*** Begin section ***
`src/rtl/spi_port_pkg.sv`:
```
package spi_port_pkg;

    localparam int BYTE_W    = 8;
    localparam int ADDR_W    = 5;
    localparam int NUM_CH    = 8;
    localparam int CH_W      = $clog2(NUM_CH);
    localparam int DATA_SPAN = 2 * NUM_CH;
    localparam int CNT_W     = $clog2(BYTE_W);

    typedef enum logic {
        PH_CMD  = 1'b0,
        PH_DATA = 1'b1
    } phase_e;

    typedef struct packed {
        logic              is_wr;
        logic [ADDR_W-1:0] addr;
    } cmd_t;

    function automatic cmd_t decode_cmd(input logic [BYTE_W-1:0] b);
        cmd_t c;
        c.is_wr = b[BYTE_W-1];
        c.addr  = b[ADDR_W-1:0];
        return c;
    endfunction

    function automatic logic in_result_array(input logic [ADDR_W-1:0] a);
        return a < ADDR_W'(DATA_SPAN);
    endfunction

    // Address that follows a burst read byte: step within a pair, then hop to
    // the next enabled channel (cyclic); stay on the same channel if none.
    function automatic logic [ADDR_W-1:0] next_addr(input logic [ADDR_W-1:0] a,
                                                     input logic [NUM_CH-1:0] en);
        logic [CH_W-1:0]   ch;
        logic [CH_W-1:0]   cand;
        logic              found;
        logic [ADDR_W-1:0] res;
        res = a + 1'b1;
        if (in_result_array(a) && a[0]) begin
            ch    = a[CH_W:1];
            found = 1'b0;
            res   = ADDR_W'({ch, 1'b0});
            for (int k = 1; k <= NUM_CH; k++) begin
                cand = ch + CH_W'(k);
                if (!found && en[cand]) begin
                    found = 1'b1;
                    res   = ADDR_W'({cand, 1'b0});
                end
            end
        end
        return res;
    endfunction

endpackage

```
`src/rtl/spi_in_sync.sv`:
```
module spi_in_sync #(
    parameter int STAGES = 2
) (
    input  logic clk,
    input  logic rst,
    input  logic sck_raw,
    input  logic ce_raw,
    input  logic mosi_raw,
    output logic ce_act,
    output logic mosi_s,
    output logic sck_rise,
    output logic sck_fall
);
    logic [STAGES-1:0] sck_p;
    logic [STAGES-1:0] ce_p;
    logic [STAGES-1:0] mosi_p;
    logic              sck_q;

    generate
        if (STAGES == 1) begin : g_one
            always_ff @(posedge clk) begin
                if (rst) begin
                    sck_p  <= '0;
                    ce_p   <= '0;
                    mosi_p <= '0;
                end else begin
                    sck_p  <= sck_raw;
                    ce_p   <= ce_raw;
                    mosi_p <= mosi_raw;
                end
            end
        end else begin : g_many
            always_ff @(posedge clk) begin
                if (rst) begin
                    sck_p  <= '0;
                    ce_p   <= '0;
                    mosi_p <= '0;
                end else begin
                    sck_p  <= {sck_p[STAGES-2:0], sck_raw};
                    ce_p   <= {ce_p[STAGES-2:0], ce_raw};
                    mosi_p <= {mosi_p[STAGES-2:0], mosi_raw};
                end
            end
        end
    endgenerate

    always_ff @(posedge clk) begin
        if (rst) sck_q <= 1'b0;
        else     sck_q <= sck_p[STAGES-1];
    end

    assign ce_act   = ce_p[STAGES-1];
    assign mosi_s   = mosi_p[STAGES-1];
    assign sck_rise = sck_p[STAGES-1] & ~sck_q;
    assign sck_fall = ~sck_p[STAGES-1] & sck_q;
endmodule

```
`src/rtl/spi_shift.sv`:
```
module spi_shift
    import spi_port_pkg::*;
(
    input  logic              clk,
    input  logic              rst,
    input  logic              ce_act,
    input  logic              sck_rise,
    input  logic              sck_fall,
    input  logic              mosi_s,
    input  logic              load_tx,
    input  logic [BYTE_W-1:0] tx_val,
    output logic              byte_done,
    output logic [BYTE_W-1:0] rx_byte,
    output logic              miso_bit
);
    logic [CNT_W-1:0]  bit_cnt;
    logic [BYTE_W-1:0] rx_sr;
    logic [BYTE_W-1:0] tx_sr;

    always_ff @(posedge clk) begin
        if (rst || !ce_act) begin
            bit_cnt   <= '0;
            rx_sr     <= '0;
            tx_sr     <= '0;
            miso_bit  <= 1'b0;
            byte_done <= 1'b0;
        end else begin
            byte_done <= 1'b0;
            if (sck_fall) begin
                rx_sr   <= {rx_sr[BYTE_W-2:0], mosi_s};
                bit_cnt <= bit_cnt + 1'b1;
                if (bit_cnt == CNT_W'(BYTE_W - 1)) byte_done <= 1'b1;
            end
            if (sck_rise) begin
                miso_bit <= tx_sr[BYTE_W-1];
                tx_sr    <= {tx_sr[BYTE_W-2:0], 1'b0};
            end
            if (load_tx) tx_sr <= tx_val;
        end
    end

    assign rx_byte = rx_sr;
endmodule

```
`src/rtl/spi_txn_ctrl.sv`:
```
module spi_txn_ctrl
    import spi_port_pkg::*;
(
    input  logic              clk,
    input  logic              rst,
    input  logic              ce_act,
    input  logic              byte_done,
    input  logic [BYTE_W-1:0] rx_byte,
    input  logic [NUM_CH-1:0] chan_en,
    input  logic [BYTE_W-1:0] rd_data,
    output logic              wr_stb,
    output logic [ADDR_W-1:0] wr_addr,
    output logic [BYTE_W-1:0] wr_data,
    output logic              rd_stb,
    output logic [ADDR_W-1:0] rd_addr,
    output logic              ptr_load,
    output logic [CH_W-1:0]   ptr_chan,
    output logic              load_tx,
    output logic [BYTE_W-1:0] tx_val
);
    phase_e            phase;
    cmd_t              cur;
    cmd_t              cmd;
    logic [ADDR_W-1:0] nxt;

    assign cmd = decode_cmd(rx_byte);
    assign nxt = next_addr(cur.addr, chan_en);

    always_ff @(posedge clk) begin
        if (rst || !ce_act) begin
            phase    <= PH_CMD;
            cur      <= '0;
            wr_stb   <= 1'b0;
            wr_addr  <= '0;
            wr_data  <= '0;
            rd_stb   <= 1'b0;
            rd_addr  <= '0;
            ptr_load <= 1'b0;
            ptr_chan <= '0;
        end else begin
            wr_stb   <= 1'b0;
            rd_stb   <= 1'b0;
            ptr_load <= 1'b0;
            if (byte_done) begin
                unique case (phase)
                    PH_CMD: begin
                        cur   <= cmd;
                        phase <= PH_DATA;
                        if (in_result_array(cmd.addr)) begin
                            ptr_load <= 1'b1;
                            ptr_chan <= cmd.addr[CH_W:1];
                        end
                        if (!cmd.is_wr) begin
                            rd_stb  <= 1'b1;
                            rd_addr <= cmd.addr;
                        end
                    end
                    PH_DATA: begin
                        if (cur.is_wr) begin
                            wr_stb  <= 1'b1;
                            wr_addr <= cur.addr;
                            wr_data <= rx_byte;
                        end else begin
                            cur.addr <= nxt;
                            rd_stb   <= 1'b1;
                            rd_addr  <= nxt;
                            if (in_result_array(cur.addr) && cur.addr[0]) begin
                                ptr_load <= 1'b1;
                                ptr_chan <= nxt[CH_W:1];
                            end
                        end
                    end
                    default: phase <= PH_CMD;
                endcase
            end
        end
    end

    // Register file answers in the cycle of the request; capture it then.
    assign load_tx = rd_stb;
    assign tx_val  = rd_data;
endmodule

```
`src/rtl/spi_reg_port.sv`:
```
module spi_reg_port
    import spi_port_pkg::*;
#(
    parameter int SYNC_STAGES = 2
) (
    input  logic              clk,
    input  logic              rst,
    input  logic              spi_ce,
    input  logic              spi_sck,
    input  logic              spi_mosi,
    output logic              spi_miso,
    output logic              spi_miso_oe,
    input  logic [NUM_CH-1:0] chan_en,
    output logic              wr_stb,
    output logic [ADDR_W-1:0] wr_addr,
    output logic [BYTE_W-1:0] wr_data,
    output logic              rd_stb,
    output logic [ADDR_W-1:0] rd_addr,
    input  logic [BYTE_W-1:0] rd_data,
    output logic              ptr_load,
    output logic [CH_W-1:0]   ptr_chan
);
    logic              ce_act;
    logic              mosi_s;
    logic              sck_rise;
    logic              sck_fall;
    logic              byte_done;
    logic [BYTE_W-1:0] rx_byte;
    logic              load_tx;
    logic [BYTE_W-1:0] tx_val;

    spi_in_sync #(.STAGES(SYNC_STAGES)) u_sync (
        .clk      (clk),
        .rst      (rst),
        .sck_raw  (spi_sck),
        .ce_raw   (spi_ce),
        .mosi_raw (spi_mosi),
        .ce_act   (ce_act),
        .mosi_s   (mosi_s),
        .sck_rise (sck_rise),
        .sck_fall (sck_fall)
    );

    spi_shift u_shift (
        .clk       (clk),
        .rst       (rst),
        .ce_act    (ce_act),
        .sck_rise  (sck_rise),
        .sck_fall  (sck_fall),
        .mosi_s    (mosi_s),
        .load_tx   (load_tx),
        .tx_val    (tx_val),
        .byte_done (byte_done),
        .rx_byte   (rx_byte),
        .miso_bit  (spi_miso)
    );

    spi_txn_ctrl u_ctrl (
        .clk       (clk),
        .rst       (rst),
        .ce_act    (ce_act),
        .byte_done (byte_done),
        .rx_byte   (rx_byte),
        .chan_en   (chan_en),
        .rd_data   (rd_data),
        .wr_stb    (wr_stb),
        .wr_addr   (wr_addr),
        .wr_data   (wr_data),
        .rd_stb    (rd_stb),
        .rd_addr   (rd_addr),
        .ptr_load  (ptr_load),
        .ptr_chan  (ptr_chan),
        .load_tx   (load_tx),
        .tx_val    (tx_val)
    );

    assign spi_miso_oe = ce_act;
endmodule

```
*** End section ***
How to complete this task:
In the records above, find each line that mentions the word "cand", and copy it.

Task answer:
        logic [CH_W-1:0]   cand;
                cand = ch + CH_W'(k);
                if (!found && en[cand]) begin
                    res   = ADDR_W'({cand, 1'b0});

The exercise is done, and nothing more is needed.